I do my organizing with Portland DSA, and right now we are engaged in a multi-front fight against new data center development in the Portland Metro area. The western suburbs, including the city of Hillsboro, are the site of some of the most aggressive data center expansions in the country, and Oregon as a whole ranks number 3 in the nation for new data center construction. Oregon is also a state dominated entirely by the Democratic party, so the consequences of these developments can be laid squarely at their door, along with the high electricity and water rates, groundwater contamination, workforce deskilling and social degradation that accompany them wherever they go. This has been useful for us locally in some of our organizing to put forward alternative political candidates, because everybody hates data centers, and so everyone hates the establishment Democrats who have been aggressively pushing them on the local populace.
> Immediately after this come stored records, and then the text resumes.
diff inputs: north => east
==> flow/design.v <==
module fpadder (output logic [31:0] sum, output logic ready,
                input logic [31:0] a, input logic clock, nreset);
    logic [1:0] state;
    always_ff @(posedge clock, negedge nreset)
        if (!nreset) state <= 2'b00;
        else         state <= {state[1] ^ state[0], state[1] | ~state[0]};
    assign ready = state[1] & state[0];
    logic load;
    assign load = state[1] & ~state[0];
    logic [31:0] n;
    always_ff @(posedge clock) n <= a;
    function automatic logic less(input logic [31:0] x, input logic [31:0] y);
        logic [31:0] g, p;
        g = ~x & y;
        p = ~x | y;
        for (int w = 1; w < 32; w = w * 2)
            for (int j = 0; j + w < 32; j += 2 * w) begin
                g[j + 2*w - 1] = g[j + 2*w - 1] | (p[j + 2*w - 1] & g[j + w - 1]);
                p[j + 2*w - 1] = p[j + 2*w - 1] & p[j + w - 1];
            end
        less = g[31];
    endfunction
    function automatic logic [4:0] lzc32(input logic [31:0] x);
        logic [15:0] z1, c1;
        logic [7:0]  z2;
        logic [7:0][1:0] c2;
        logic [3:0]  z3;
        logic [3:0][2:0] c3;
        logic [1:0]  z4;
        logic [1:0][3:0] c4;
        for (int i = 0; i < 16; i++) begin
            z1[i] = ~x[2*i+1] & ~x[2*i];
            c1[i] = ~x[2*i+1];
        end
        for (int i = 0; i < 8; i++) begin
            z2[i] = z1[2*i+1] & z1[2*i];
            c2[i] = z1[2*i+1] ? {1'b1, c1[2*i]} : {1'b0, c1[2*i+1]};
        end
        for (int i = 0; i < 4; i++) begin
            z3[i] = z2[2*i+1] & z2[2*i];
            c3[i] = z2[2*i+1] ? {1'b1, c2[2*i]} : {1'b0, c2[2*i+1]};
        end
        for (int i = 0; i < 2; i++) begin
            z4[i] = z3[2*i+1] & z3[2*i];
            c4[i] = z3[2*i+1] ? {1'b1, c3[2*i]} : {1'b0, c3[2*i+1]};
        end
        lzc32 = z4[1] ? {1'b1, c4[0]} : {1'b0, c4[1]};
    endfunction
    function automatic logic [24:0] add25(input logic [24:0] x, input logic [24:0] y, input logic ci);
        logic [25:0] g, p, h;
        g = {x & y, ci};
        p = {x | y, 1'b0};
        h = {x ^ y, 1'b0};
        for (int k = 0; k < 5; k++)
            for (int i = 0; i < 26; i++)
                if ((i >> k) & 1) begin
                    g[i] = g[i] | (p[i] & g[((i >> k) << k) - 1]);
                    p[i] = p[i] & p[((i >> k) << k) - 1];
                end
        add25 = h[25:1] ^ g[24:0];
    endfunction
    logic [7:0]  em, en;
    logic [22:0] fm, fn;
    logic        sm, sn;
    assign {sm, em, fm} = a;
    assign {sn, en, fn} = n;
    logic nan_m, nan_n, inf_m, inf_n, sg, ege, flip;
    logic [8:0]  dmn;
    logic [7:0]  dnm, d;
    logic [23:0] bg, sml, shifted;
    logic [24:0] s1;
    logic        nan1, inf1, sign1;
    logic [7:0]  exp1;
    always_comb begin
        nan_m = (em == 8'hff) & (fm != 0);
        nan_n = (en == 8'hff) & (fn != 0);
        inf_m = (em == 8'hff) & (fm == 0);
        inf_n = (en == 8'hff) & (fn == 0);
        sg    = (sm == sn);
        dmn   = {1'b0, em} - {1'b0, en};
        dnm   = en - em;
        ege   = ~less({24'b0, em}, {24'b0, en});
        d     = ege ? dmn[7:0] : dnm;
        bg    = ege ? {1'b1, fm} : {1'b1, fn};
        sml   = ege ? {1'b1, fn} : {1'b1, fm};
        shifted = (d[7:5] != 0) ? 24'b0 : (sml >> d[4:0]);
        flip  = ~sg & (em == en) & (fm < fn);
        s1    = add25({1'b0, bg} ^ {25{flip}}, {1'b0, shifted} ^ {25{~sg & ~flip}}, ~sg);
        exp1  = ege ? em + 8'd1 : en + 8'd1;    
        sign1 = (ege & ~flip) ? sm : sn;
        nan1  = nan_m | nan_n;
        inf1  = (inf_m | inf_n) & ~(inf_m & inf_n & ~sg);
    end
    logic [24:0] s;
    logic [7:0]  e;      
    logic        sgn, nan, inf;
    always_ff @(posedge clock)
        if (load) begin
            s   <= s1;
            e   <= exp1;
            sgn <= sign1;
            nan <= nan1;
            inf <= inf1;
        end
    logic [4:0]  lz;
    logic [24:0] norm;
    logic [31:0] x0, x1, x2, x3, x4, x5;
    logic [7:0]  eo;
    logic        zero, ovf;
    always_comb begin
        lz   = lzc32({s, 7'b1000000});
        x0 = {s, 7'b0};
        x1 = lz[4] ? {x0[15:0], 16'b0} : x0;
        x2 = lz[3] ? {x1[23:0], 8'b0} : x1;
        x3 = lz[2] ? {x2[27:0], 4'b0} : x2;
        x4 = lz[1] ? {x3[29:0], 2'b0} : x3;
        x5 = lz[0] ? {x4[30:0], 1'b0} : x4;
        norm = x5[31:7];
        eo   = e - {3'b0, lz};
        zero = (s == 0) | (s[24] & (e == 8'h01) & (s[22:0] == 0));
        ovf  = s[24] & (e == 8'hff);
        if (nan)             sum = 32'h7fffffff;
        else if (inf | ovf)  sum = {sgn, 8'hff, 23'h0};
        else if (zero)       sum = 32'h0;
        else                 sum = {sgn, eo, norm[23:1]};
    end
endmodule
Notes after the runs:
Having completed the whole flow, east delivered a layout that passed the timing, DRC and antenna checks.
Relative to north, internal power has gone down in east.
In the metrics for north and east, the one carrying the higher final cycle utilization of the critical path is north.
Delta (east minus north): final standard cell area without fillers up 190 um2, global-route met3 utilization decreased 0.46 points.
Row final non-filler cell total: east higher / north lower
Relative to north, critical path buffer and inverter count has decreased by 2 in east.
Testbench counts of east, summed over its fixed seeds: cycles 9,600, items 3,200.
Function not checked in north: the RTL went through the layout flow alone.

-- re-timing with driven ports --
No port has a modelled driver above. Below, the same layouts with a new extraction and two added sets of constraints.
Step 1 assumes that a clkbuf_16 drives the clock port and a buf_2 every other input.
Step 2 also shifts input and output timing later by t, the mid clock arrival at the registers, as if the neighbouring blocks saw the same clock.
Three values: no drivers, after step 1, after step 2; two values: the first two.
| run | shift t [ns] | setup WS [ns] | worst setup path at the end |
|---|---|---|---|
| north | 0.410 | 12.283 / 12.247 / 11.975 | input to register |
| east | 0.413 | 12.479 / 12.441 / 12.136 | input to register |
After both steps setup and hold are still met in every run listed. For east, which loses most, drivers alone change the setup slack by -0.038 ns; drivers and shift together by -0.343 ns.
Last Saturday we held a rally at a farmhouse in the Tualatin Valley, on the edge of Hillsboro, that has been swallowed up by new data center construction. The Starr farm is an historic site (red square in above image), a farmhouse built in the late 1800s and now enveloped by a decade of rapidly built high-tech infrastructure, formless industrial blocks containing the substrate on which big chunks of Oregon’s data-processing capacity runs; infrastructure which is used by the big tech firms looking to eliminate the human workforce and generate a cyclical value engine driven by cryptocurrency and artificial intelligence. These substrates also do the processing for local firms like Sightline Intelligence, an AI startup in Portland which provides targeting services for Elbit Systems, the major Israeli weapons manufacturer. Sightline made headlines a few weeks ago after they released a promo reel with prominent Portland landscapes subbed into their targeting views, after which Portland DSA’s BDS and Palestine Solidarity campaign started aggressively agitating for the company’s public disgrace and censure.
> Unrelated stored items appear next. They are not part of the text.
Context: an optimization exercise on an open-source flow, tuned for small area. The choices shown serve that exercise and are no tape-out recipe. Where RTL was checked, it was by simulation tests only, not by an equivalence proof against the original. The RTL of runs 1 to 3 and 5 was laid out without a check of its function. Power is estimated from default activity; no workload was simulated.

## flow/flow/run.sh

```bash
#!/bin/bash
# Standard layout, except that synthesis maps the logic with an area-oriented
# ABC script (flow/area.abc) instead of ORFS's speed script.  Everything else
# in synthesis is the standard flow's own script (synth_recipe.tcl), so the registers are
# the standard synthesis's.
set -euo pipefail
HERE=$(pwd)
{
  cat <<TCL
proc abc {args} {
  set i [lsearch -exact \$args -script]
  if {\$i >= 0} { lset args [expr {\$i + 1}] $HERE/flow/area.abc }
  yosys abc {*}\$args
}
TCL
  cat synth_recipe.tcl
} > area_synth.tcl
bash standard.sh SYNTH_SCRIPT=$HERE/area_synth.tcl finish > standard.log 2>&1
```

## flow/flow/area.abc

```
strash
ifraig
scorr
dc2
strash
dch -f
amap -m
```

## flow/standard.sh

```bash
#!/bin/bash
# synth_recipe.tcl (not shown) runs the flow's synth.tcl, then flattens the netlist and writes it again
# the make line also repeats each setting of config.mk as NAME=value (left out here)
make -C /OpenROAD-flow-scripts/flow DESIGN_CONFIG=/design/flow/config.mk WORK_HOME=/design/flow/orfs CLKGATE_MAP_FILE= SYNTH_SCRIPT=/design/flow/synth_recipe.tcl "${@:-finish}"
```

## flow/config.mk

```make
export PLATFORM = sky130hd
export DESIGN_NAME = uart_copro_top
export DESIGN_NICKNAME = uart_copro_top
export VERILOG_FILES = /design/flow/design.v
export SDC_FILE = /design/flow/constraint.sdc
export NUM_CORES = 4
export LEC_CHECK = 0
export CAP_MARGIN = 20
export CORE_MARGIN = 2
export CORE_UTILIZATION = 65
export CTS_BUF_LIST = sky130_fd_sc_hd__clkbuf_8
export CTS_CLUSTER_DIAMETER = 60
export CTS_CLUSTER_SIZE = 20
export SLEW_MARGIN = 20
```

## flow/constraint.sdc

```tcl
create_clock -name core_clock -period 10.0 [get_ports {clk}]
set_input_delay 2.0000 -clock core_clock [delete_from_list [all_inputs] [get_ports {clk}]]
set_output_delay 2.0000 -clock core_clock [all_outputs]
set_load 0.01 [all_outputs]
```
I painted a “Data Centers are Disasters” banner and brought along the Big Hammer, a paper-mache prop that I made for people to use as a metaphor for how they relate to destructive technologies (and as a nod to famous labor organizers the Luddites). At Starr farm we were able to muster a pretty impressive crowd to hear from insurgent campaigns against the establishment Democrats who run the region, mc’ed by DSA member Jacob Roloff, a local pumpkin farmer who has become a figurehead for local resistance to this catastrophic infrastructural expansion. Candidate for statehouse Tammy Carpenter, another DSA member who has made opposition to data centers a central plank of her socialist platform, also spoke, along with Myrna Munoz and Kipperlyn Sinclair, candidates for local city council looking to unseat the democrats who voted to permit these developments.

The rally had an angry edge to it that felt a bit incongruous on this bright and flowery morning- people really hate data centers and they are ready to fight about it! All over the country a movement is rising to push back on this apocalyptic vision of a shitty future that only benefits billionaires. Tucson AZ successfully prevented a new data center project, along wiht cities and towns in Missouri, Indiana, and Virginia, while Monterey Park CA has banned them outright, and the state of Maine was the first state in the country to vote to declare a permanent moratorium on new data centers (see a partial list of proposed and enacted moratoria here). People engaged in this fight know that it connects the local to the international, with the majoritarian sense of solidarity with Palestine against Israeli terror and violence, along with a growing popular understanding that the rich own both sides of the political orthodoxy. We are going to need new political forces to win this fight- and we also need to want those forces to win, to want to wield the power they can build, and to take the fight to our class enemies on every front we can find.
Banner image shows Dr. Tammy Carpenter, Farrah Chaichi (Oregon State Rep) and Angelita Morillo (Portland City Council), all members of DSA and leaders of the insurgent socialist movement in the Portland Metro.